Greenhouse manager Kim DeLong knew that Morphy was headed towards an early flowering when she was repotting the corm of the plant this past June.

“It weighed between 80 to 90 pounds, and because of that, we figured he was going to flower again because that’s a lot of stored energy and flowers are expensive energy-wise for all plants to produce,” DeLong said.

DeLong is all too familiar with the nuances of Morphy’s scent in past years. The smell shifts remarkably over the short time span the bloom is open.

“At one point it’ll start to smell like a dead rat in your wall, and at another point it might smell like dirty feet, or dirty baby diapers is the way I like to describe it,” said DeLong.

For Hill, the smell is most similar to a dead mouse.

“I mean, I’m not a connoisseur of death smells, but I grew up on a farm and I know what the smell of dead larger animals is like,” Hill said. “It’s much more like a mouse died and started to dessicate and rot a little bit, and believe it or not it’s a different smell.”

As eager viewers stream into the Life Sciences Center, there is also an interactive component where visitors could choose what their impression of the plant smelled like.

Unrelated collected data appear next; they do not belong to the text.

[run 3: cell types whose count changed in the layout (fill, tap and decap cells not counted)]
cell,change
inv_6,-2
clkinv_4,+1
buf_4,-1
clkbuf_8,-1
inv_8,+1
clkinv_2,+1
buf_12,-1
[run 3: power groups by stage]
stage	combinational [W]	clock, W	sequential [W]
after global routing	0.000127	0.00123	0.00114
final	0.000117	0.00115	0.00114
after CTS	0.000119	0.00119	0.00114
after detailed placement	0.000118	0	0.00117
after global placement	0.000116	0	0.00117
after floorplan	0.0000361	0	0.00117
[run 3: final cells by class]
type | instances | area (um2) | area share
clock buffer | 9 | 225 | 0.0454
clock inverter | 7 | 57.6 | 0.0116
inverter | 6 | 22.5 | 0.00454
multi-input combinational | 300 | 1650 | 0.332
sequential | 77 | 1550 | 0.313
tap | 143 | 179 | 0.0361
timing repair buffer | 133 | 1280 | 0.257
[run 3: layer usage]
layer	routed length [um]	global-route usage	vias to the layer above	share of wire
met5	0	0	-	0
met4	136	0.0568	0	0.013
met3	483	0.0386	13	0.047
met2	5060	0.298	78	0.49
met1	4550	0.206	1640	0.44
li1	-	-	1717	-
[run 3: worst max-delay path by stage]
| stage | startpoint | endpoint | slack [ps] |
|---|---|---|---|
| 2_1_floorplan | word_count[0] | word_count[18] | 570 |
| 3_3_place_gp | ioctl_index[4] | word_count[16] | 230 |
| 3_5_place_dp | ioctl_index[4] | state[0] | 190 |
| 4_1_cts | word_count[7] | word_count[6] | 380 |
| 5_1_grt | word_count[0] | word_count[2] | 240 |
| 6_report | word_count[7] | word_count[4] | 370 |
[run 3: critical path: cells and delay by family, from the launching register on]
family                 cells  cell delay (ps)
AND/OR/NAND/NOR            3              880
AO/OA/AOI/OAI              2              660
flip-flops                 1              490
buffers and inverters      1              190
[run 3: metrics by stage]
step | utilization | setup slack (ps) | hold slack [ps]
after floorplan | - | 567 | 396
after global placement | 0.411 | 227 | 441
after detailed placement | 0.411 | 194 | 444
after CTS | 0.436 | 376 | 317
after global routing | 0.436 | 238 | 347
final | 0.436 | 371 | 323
[config.mk]
export PLATFORM = sky130hd
export DESIGN_NAME = retire_trace_buffer_flat
export DESIGN_NICKNAME = d
export VERILOG_FILES = /design/src/rtl/mt_cpu_pkg.sv /design/src/rtl/retire_trace_buffer_if.sv /design/src/rtl/retire_trace_buffer_fifo.sv /design/src/rtl/retire_trace_buffer.sv /design/src/flat_wrapper.sv
export SDC_FILE = /design/constraint.sdc
export NUM_CORES = 1
export LEC_CHECK = 0
export CAP_MARGIN = 20
export CORE_ASPECT_RATIO = 1.2
export CORE_UTILIZATION = 50
export DETAILED_ROUTE_END_ITERATION = 16
export PLACE_DENSITY = 0.7
export SYNTH_ARGS = -nofsm -noshare
export SYNTH_HDL_FRONTEND = slang
export SYNTH_HIERARCHICAL = 1
export SYNTH_SLANG_ARGS = --single-unit
[constraint.sdc]
create_clock -name clk -period 8.05 [get_ports clk]
set_clock_uncertainty 0.2 [all_clocks]
set_input_delay 2.415 -clock clk [delete_from_list [all_inputs] [get_ports clk]]
set_output_delay 2.415 -clock clk [all_outputs]
set_load 0.01 [all_outputs]
[src/rtl/mt_cpu_pkg.sv]
// Shared CPU-wide defaults and the retire trace entry layout.
package mt_cpu_pkg;
  localparam int unsigned DEF_ADDRESS_WIDTH = 32;
  localparam int unsigned DEF_DATA_WIDTH    = 32;
  localparam int unsigned DEF_NUM_THREADS   = 8;
  localparam int unsigned DEF_TID_WIDTH     = $clog2(DEF_NUM_THREADS);

  typedef struct packed {
    logic [DEF_TID_WIDTH-1:0]     tid;
    logic [DEF_ADDRESS_WIDTH-1:0] pc;
    logic [DEF_DATA_WIDTH-1:0]    result;
  } trace_entry_t;
endpackage

[src/rtl/retire_trace_buffer_if.sv]
// Retire input and show-ahead trace output bundle of the retire trace buffer.
interface retire_trace_buffer_if
  import mt_cpu_pkg::*;
#(
  parameter int unsigned ADDRESS_WIDTH = DEF_ADDRESS_WIDTH,
  parameter int unsigned DATA_WIDTH    = DEF_DATA_WIDTH,
  parameter int unsigned NUM_THREADS   = DEF_NUM_THREADS
);
  localparam int unsigned TW = $clog2(NUM_THREADS);

  logic                     ret_valid;
  logic [TW-1:0]            ret_tid;
  logic [ADDRESS_WIDTH-1:0] ret_pc;
  logic [DATA_WIDTH-1:0]    ret_result;
  logic                     out_valid;
  logic                     out_ready;
  logic [TW-1:0]            out_tid;
  logic [ADDRESS_WIDTH-1:0] out_pc;
  logic [DATA_WIDTH-1:0]    out_result;

  modport master (
    output ret_valid, ret_tid, ret_pc, ret_result, out_ready,
    input  out_valid, out_tid, out_pc, out_result
  );

  modport slave (
    input  ret_valid, ret_tid, ret_pc, ret_result, out_ready,
    output out_valid, out_tid, out_pc, out_result
  );
endinterface

[src/rtl/retire_trace_buffer_fifo.sv]
// Show-ahead FIFO; a full FIFO still accepts a write when it is popped in the same cycle.
module trace_fifo #(
  parameter int unsigned WIDTH = 8,
  parameter int unsigned DEPTH = 16
) (
  input  logic                     clk,
  input  logic                     rst,
  input  logic                     i_wr_req,
  input  logic                     i_rd_req,
  input  logic [WIDTH-1:0]         i_data,
  output logic [WIDTH-1:0]         o_data,
  output logic                     o_push,
  output logic [$clog2(DEPTH):0]   o_count
);
  localparam int unsigned PW = $clog2(DEPTH);
  localparam int unsigned CW = PW + 1;
  localparam logic [CW-1:0] FULL = CW'(DEPTH);

  logic [WIDTH-1:0] r_mem [DEPTH];
  logic [PW-1:0]    r_wptr;
  logic [PW-1:0]    r_rptr;
  logic [CW-1:0]    r_count;
  logic             w_push;
  logic             w_pop;

  assign w_pop  = i_rd_req && (r_count != '0);
  assign w_push = i_wr_req && ((r_count != FULL) || w_pop);

  always_ff @(posedge clk) begin
    if (rst) begin
      r_wptr  <= '0;
      r_rptr  <= '0;
      r_count <= '0;
    end else begin
      if (w_push) r_wptr <= r_wptr + 1'b1;
      if (w_pop)  r_rptr <= r_rptr + 1'b1;
      case ({w_push, w_pop})
        2'b10:   r_count <= r_count + 1'b1;
        2'b01:   r_count <= r_count - 1'b1;
        default: r_count <= r_count;
      endcase
    end
  end

  // Storage needs no reset: pointers alone define which entries are live.
  always_ff @(posedge clk) begin
    if (w_push) r_mem[r_wptr] <= i_data;
  end

  assign o_data  = r_mem[r_rptr];
  assign o_push  = w_push;
  assign o_count = r_count;
endmodule

[src/rtl/retire_trace_buffer.sv]
// Retire trace buffer: in-order trace FIFO with drop accounting and per-thread
// self-loop (halt) detection on repeated retire PCs.
module retire_trace_buffer
  import mt_cpu_pkg::*;
#(
  parameter int unsigned ADDRESS_WIDTH = DEF_ADDRESS_WIDTH,
  parameter int unsigned DATA_WIDTH    = DEF_DATA_WIDTH,
  parameter int unsigned NUM_THREADS   = DEF_NUM_THREADS,
  parameter int unsigned DEPTH         = 16
) (
  input  logic                     clk,
  input  logic                     rst,
  retire_trace_buffer_if.slave     bus,
  output logic [$clog2(DEPTH):0]   count,
  output logic                     overflow,
  output logic [15:0]              drop_count,
  output logic [NUM_THREADS-1:0]   halted,
  output logic                     all_halted
);
  localparam int unsigned TW = $clog2(NUM_THREADS);
  localparam int unsigned EW = TW + ADDRESS_WIDTH + DATA_WIDTH;

  logic [EW-1:0]            w_wdata;
  logic [EW-1:0]            w_rdata;
  logic                     w_push;
  logic [ADDRESS_WIDTH-1:0] r_last_pc [NUM_THREADS];
  logic [NUM_THREADS-1:0]   r_seen;
  logic [NUM_THREADS-1:0]   r_halted;
  logic                     r_overflow;
  logic [15:0]              r_drop_count;

  assign w_wdata = {bus.ret_tid, bus.ret_pc, bus.ret_result};

  trace_fifo #(
    .WIDTH (EW),
    .DEPTH (DEPTH)
  ) u_fifo (
    .clk      (clk),
    .rst      (rst),
    .i_wr_req (bus.ret_valid),
    .i_rd_req (bus.out_ready),
    .i_data   (w_wdata),
    .o_data   (w_rdata),
    .o_push   (w_push),
    .o_count  (count)
  );

  assign bus.out_valid = (count != '0);
  assign {bus.out_tid, bus.out_pc, bus.out_result} = w_rdata;

  // Halt tracking sees every retire, dropped or not, independent of the FIFO.
  always_ff @(posedge clk) begin
    if (rst) begin
      r_seen       <= '0;
      r_halted     <= '0;
      r_overflow   <= 1'b0;
      r_drop_count <= '0;
    end else if (bus.ret_valid) begin
      if (r_seen[bus.ret_tid] && (r_last_pc[bus.ret_tid] == bus.ret_pc))
        r_halted[bus.ret_tid] <= 1'b1;
      r_seen[bus.ret_tid] <= 1'b1;
      if (!w_push) begin
        r_overflow <= 1'b1;
        if (r_drop_count != '1) r_drop_count <= r_drop_count + 1'b1;
      end
    end
  end

  always_ff @(posedge clk) begin
    if (!rst && bus.ret_valid) r_last_pc[bus.ret_tid] <= bus.ret_pc;
  end

  assign overflow   = r_overflow;
  assign drop_count = r_drop_count;
  assign halted     = r_halted;
  assign all_halted = &r_halted;
endmodule
[src/flat_wrapper.sv]
// flat-port wrapper written by rule: the top's interface ports become plain ports
module retire_trace_buffer_flat import mt_cpu_pkg::*;
#(
  parameter int unsigned ADDRESS_WIDTH = DEF_ADDRESS_WIDTH,
  parameter int unsigned DATA_WIDTH    = DEF_DATA_WIDTH,
  parameter int unsigned NUM_THREADS   = DEF_NUM_THREADS,
  parameter int unsigned DEPTH         = 16
)
  (clk, rst, count, overflow, drop_count, halted, all_halted, bus_ret_valid, bus_ret_tid, bus_ret_pc, bus_ret_result, bus_out_ready, bus_out_valid, bus_out_tid, bus_out_pc, bus_out_result);
  retire_trace_buffer_if #(.ADDRESS_WIDTH(ADDRESS_WIDTH), .DATA_WIDTH(DATA_WIDTH), .NUM_THREADS(NUM_THREADS)) bus_i ();
  input  logic clk;
  input  logic rst;
  output logic [$clog2(DEPTH):0] count;
  output logic overflow;
  output logic [15:0] drop_count;
  output logic [NUM_THREADS-1:0] halted;
  output logic all_halted;
  input wire logic [$bits(bus_i.ret_valid)-1:0] bus_ret_valid;
  input wire logic [$bits(bus_i.ret_tid)-1:0] bus_ret_tid;
  input wire logic [$bits(bus_i.ret_pc)-1:0] bus_ret_pc;
  input wire logic [$bits(bus_i.ret_result)-1:0] bus_ret_result;
  input wire logic [$bits(bus_i.out_ready)-1:0] bus_out_ready;
  output wire logic [$bits(bus_i.out_valid)-1:0] bus_out_valid;
  output wire logic [$bits(bus_i.out_tid)-1:0] bus_out_tid;
  output wire logic [$bits(bus_i.out_pc)-1:0] bus_out_pc;
  output wire logic [$bits(bus_i.out_result)-1:0] bus_out_result;
  assign bus_i.ret_valid = bus_ret_valid;
  assign bus_i.ret_tid = bus_ret_tid;
  assign bus_i.ret_pc = bus_ret_pc;
  assign bus_i.ret_result = bus_ret_result;
  assign bus_i.out_ready = bus_out_ready;
  assign bus_out_valid = bus_i.out_valid;
  assign bus_out_tid = bus_i.out_tid;
  assign bus_out_pc = bus_i.out_pc;
  assign bus_out_result = bus_i.out_result;
  retire_trace_buffer #(.ADDRESS_WIDTH(ADDRESS_WIDTH), .DATA_WIDTH(DATA_WIDTH), .NUM_THREADS(NUM_THREADS), .DEPTH(DEPTH)) u_core (.clk(clk), .rst(rst), .bus(bus_i), .count(count), .overflow(overflow), .drop_count(drop_count), .halted(halted), .all_halted(all_halted));
endmodule
# After elaboration in Yosys (flattened, before gate mapping)
# Memories as Yosys holds them, arrays and structs flattened. A register that Yosys moved wholly into a read port is not among the register bits.
# Index checks and enable logic that the tools add are counted.
# W data, S select, Z words.
[totals]
ff_bits = 46
ramBits = 1328
input_bits = 71
out_inout_bits = 99
elab_cells = 48
memories = 2
[memory_table]
columns = ["memory", "words", "word_bits", "read_ports", "rd_ports_with_merged_regs", "wr", "line_no", "rtl"]
rows = [
  ["u_core.u_fifo.r_mem", 16, 67, 1, 1, 1, "retire_trace_buffer_fifo.sv:19", "logic [WIDTH-1:0] r_mem [DEPTH];"],
  ["u_core.r_last_pc", 8, 32, 1, 0, 1, "retire_trace_buffer.sv:26", "logic [ADDRESS_WIDTH-1:0] r_last_pc [NUM_THREADS];"],
]
[classes]
add_sub_neg = 5
n_lt_le_gt_ge = 2
eq_ne = 5
n_mux = 11
bitwise = 3
reduce_logical = 13
[op_table]
columns = ["op", "count"]
rows = [
  ["$eq A32 B32 Y1", 1],
  ["$add A16 B1 Y16 const B", 1],
  ["$ne A16 B16 Y1 const B", 1],
  ["$or A8 B8 Y8", 2],
  ["$pmux W5 S2", 1],
  ["$add A4 B1 Y4 const B", 2],
  ["$mux W4", 2],
  ["$reduce_and A8 Y1", 1],
  ["$mux W1", 6],
  ["$add A5 B1 Y5 const B", 1],
  ["$logic_and A1 B1 Y1", 5],
  ["$ne A5 B5 Y1 const B", 1],
  ["$reduce_bool A5 Y1", 1],
  ["$sub A5 B1 Y5 const B", 1],
  ["$lt A3 B4 Y1 const B", 1],
  ["$reduce_and A2 Y1", 2],
  ["$bmux W1 S3", 1],
  ["$demux W1 S3", 1],
  ["$ge A3 B1 Y1 const B", 1],
  ["$reduce_and A3 Y1", 1],
  ["$eq A2 B1 Y1 const B", 1],
  ["$eq A2 B2 Y1 const B", 1],
  ["$reduce_bool A2 Y1", 1],
  ["$logic_not A1 Y1", 1],
  ["other kinds (2)", 2],
]

# Logic depth before layout (Yosys ltp)
# Gate-level depths: netlist (run 1).
[depth]
depth_word = 6
depth_mapped = 11
ltp_nobuf = 8

# Hierarchy
# The synthesis (run 1) kept the hierarchy.
[modules_own_cells]
columns = ["module", "n_inst", "cells_per_inst", "area_per_inst_um2", "seq_area_each_um2"]
rows = [
  ["trace_fifo", 1, 1760, 40959.3, 32531.2],
  ["retire_trace_buffer", 1, 674, 11616.1, 8348.0],
]

# Worst setup path after synthesis (run 1)
# No wires, ideal clock.
[synth_path]
path_type = "input to register"
start = "input port bus_ret_valid"
end = "memory u_core/u_fifo/r_mem[0][0] (netlist name), enable pin"
setup_time_ns = 0.574
t_arrival_ns = 7.893
path_slack_ns = -0.617
stages = 4
n_path_buf = 1
path_cell_list = "clkbuf_1 > a21boi_1 > nand2_1 > nor3_1"
[synth_via]
elab_chain_len = 3
[synth_rtl]
columns = ["item", "line_no", "rtl"]
rows = [
  ["from (decl)", "flat_wrapper.sv:18", "input wire logic [$bits(bus_i.ret_valid)-1:0] bus_ret_valid;"],
  ["$logic_and A1 B1 Y1", "retire_trace_buffer_fifo.sv:27", "assign w_push = i_wr_req && ((r_count != FULL) || w_pop);"],
  ["named net u_core.w_push", "retire_trace_buffer.sv:25", "logic w_push;"],
  ["$mux W1", "retire_trace_buffer_fifo.sv:47", "if (w_push) r_mem[r_wptr] <= i_data;"],
  ["$mux W1 (not written as such)", "retire_trace_buffer_fifo.sv:47", ""],
  ["to (decl)", "retire_trace_buffer_fifo.sv:19", ""],
]
# The timed path passes the listed nets, and every way through them passes these cells.

==> results of run 1 <==
how the worst min path moves through the flow:
stage,startpoint,end,slack [ns],cells after the start
final,u_core/r_seen[2],u_core/r_seen[2],0.29,2
after global placement,u_core/r_seen[2],u_core/r_seen[2],0.26,2
after floorplan,u_core/r_seen[0],u_core/r_seen[0],0.25,2
after detailed placement,u_core/r_seen[2],u_core/r_seen[2],0.28,2
after global routing,u_core/r_seen[7],u_core/r_seen[7],0.30,2
after CTS,u_core/r_seen[2],u_core/r_seen[2],0.29,2
placed cells by master, fill, tap and decap left out, types with 5 or more instances in the layout:
cell             instances
edfxtp_1              1328
nor2b_1                 11
a21oi_1                 13
nand2_1                 84
clkbuf_1                24
clkdlybuf4s50_1        165
bufinv_16                8
nor3_1                   8
xnor2_1                 21
o21ai_1                  7
buf_4                   53
buf_12                  18
clkinvlp_4               5
mux2_2                  14
mux4_2                 297
clkbuf_16              138
nand3_1                 14
a221oi_1                10
and3_1                   5
nand4_1                 16
dfxtp_1                 48
o22ai_1                 16
clkinv_1                31
mux2i_1                 46
o21a_1                   6
xor2_1                  29
nor2_1                  43
inv_6                    5
inv_1                   20
nand2b_1                13
nor3_4                   5
nor2_4                  13
diode_2                  5
a221o_1                 11
clkinv_2                15
a22oi_1                138
mux2_1                   6
ha_1                     9
nor2_2                   8
worst register-to-register path: cells and delay by family, from the launching register on:
kind | cells | cell delay, ns
flops | 1 | 0.44
simple gates | 3 | 1.13
compound gates | 1 | 0.15
buf+inv | 2 | 0.78
cell usage after synthesis (3+ instances only):
cell type     n  area share, %
buf_2        43           0.41
a221oi_1     10           0.17
dfxtp_1      50            1.9
nor4_1        3          0.036
nor2_1       64           0.46
buf_1        10          0.071
o22ai_1      16           0.19
o21ai_0       4          0.038
a22o_1        3          0.050
buf_6         9           0.19
edfxtp_1   1328             76
a21oi_1      13           0.12
and3_1        5          0.059
nand4_1      16           0.19
a222oi_1      4          0.076
a22oi_1     138            2.0
ha_1          9           0.21
inv_1        20           0.14
mux2_1        6           0.13
nand2b_1     13           0.15
mux4_2      297             13
nand3_1      14           0.13
mux2i_1      46           0.88
xor2_1       29           0.48
a221o_1      11           0.21
o21a_1        6          0.086
nand2_1      84           0.60
xnor2_1      21           0.35
nor2b_1      13           0.15
a211oi_1      4          0.057
buf_4         5          0.071
clkbuf_1     59           0.42
nor3b_1       3          0.043
nor3_1       12           0.11
or2_2         3          0.036
o211ai_1      3          0.043
mux2_2       14           0.30
o21ai_1       7          0.067
sequential cells by signal, summed over array words and instances (netlist names), named ones only:
name and cells:
u_core/drop_count 16, u_core/halted 8, u_core/r_seen 8, u_core/u_fifo/r_mem 1072, u_core/u_fifo/o_count 5, u_core/overflow 1
u_core/u_fifo/r_rptr 4, u_core/r_last_pc 256, u_core/u_fifo/r_wptr 4
final cells by class:
| type | instances | area share (%) |
|---|---|---|
| tap | 1375 | 2.85 |
| timing repair buffer | 239 | 4.01 |
| multi-input combinational | 907 | 18.5 |
| inverter | 23 | 0.143 |
| antenna | 5 | 0.0207 |
| clock inverter | 70 | 1.00 |
| clock buffer | 162 | 5.86 |
| sequential | 1378 | 67.6 |
power breakdown:
| group | switching, mW | internal, mW |
|---|---|---|
| combinational | 1.16 | 1.17 |
| sequential | 0.111 | 8.03 |
| clock | 2.57 | 3.39 |
| total | 3.84 | 12.6 |
metrics by stage:
| stage | worst slack [ns] | utilization, % | total power, mW | instance area, um^2 | hold slack [ns] |
|---|---|---|---|---|---|
| final | 1.73 | 58.3 | 16.4 | 60500 | 0.285 |
| after global routing | 1.47 | 58.3 | 17.0 | 60400 | 0.302 |
| after CTS | 1.57 | 58.3 | 16.6 | 60400 | 0.287 |
| after detailed placement | 2.01 | 54.3 | 10.7 | 56300 | 0.280 |
| after global placement | 2.13 | 54.3 | 10.6 | 56300 | 0.261 |
| after floorplan | 1.18 | - | 9.77 | 52600 | 0.251 |
metal layers:
layer / wire length, um / vias up
li1: - / 10713
met1: 47300 / 13763
met2: 60700 / 1091
met3: 7850 / 209
met4: 3060 / 0
met5: 0 / -
kinds of logic (layout without fill, tap and decap cells):
logic type                 Yosys count  after routing  share of synthesized area (%)
muxes                              365            365                           14.1
xor gates and xnor gates            50             50                          0.833
and+or+nand+nor                    245            245                           2.28
other                                0              5                              0
buffers and inverters              149            494                           1.33
AOI/OAI and AO/OA                  237            237                           3.46
adders and majority gates           10             10                          0.252
DFF                               1378           1378                           77.8
==> metrics.md, run 1 <==
| Metric | Value |
|---|---|
| Synth Instances | 2,434 |
| Gr busiest metal | met2 |
| Layout Nets | 2,764 |
| Seq. cell area | 40,900 um^2 |
| Placer Congestion | 0.842 |
| Final Non-Filler Cells | 4,159 |
| Asr flop ratio synth | 0% |
| Worst path max stage delay | 0.90 ns |
| WP buf/inv | 2 |
| Detailed Routing Iterations Pass 1 | 5 |
| Core region area | 104,000 um^2 |
| Synthesized cell area | 52,600 um^2 |
| Worst min-delay path class | reg2reg |
| Root Buffer | clkbuf_16 |
| Primary FF master, synth | edfxtp_1 |
| Worst reg-to-reg path cell count | 6 |
| Via-to-Cell Ratio | 6.20 |
| Minimum clock period | 6.32 ns |
| Crit path to | bus_out_pc[11] |
| Vias | 25,776 |
| Register area share after synthesis | 77.8% |
| Final ANT Viol Nets | 0 |
| Die Y | 357 um |
| Leakage | 18.8 nW |
| Slew @ Worst Pin | 1.09 ns |
| HPWL Detailed | 63,500 um |
| Cts hold-fix bufs | 0 |
| Setup Fix Bufs, Post-CTS | 0 |
| Final hold viol count | 0 |
| Number of global-route vias before repair | 27,093 |
| Row count | 129 |
| Seq cells post-synth | 1,378 |
| Highest clock rate | 158 MHz |
| Met1 Usage GRT | 30.1% |
| Area of the multi-input gates | 11,200 um^2 |
| Clock Path Buffers | 3 |
| Yosys Warn Count | 6 |
| Max Cap Viol | 0 |
| R2r setup slk | 4.97 ns |
| Starting density of the core | 50.7% |
| CTS resizes | 0 |
| Met2 usage | 38.3% |
| Die width | 298 um |
| Met3 Usage GRT | 3.86% |
| RSZ-0062 raised after global routing | no |
| WL final | 119,000 um |
| CTS tree | built |
| Tcrit/Tclk final | 78.5% |
| First-pass GRT wire length | 176,000 um |
| Worst r2r src | u_core/u_fifo/o_count[4] |
| CP Capture Type | primary output |
| Worst r2r dst | u_core/u_fifo/r_mem[12][24] |
| Area growth from synthesis to layout | 15.0% |
| Io pins | 170 |
| Slew Viols, Final | 0 |
| # H-tree levels | 4 |
| PortBufs | 169 |
| Syn nets | 2,515 |
| Number of cells on the critical path | 5 |
| Crit-path cells | buf_12, mux4_2, a22oi_1, nand2_1, clkdlybuf4s50_1 |
| Power per cell area | 272 nW/um^2 |
| CP top delay family | buffers and inverters |
| CTS buffer count | 134 |
| Crit Path Class | reg2out |
| Worst EP arrival | 3.70 ns |
| Clock latency on the worst-skew pair | 0.74 ns |
| CTS sink count | 1,378 |
| Layout filler cell count | 7,282 |
| Total track usage | 22.6% |
| Max FO, Critical Path | 55 |
| CP Launch Type | flip-flop |
| VDD IR max | 283 uV |
| Sum Neg Setup Slack | 0 ns |
| Slowest CP cell | dfxtp_4 |
| Die area | 106,000 um^2 |
| CTS clk-pin slew, worst paths | 0.06 ns |
| Share of layout cells above drive strength 1 | 22.0% |
| Final setup viols | 0 |
| Syn Area/Cell | 21.6 um^2 |
| GRT overflow | 0 |
| Outcome | completed |
| Largest net degree at the start of global routing | 93 |
| Number of distinct library cells after synthesis | 67 |
| Relative slew margins | 27.3% |
| EDFF count, synth | 1,328 |
| CP required | 5.43 ns |
| Dpl cells | 3,922 |
| Iter 0 DRT Violations | 2,230 |
| DR DRC count | 0 |
| Initial antenna violation count | 1 |
| Wire per inst | 28.6 um |
(Power assumes the default switching activity.)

“We have 32 different possible options that they can choose from, and it’s sort of a citizen science component where they can choose their top three and share it with us on their way out, which is kind of fun,” Hill said.

For example, visitor Kyle Bensink ’21 thought the smell was akin to smelly feet.

The Amorphophallus titanum, often shortened to “Titan arum,” is made up of three main parts: the spadix, the hollow central appendix in the center, the spathe, the frilly leaf that surrounds the spadix, and the corm, the enormous bulb at the base that stores the energy of the plant.

The bloom itself lasts around five to seven days, and the smell lasts for around three days at most. The spathe and the hollow spadix it encircles then wilt, and a leaf emerges from the corm. Morphy is unique from other Amorphophallus titanum plants in that it produced a pup, or offset, which can be seen right next to Morphy in the greenhouse. The “baby” corpse flower won’t flower for another six years or so.

At the base of the spadix are two rings of flowers — one male and one female. During bloom, pollinators such as beetles and flies travel from the male flowers of one plant to the female flowers of another. The female and male flowers open on alternate days to prevent self-pollination.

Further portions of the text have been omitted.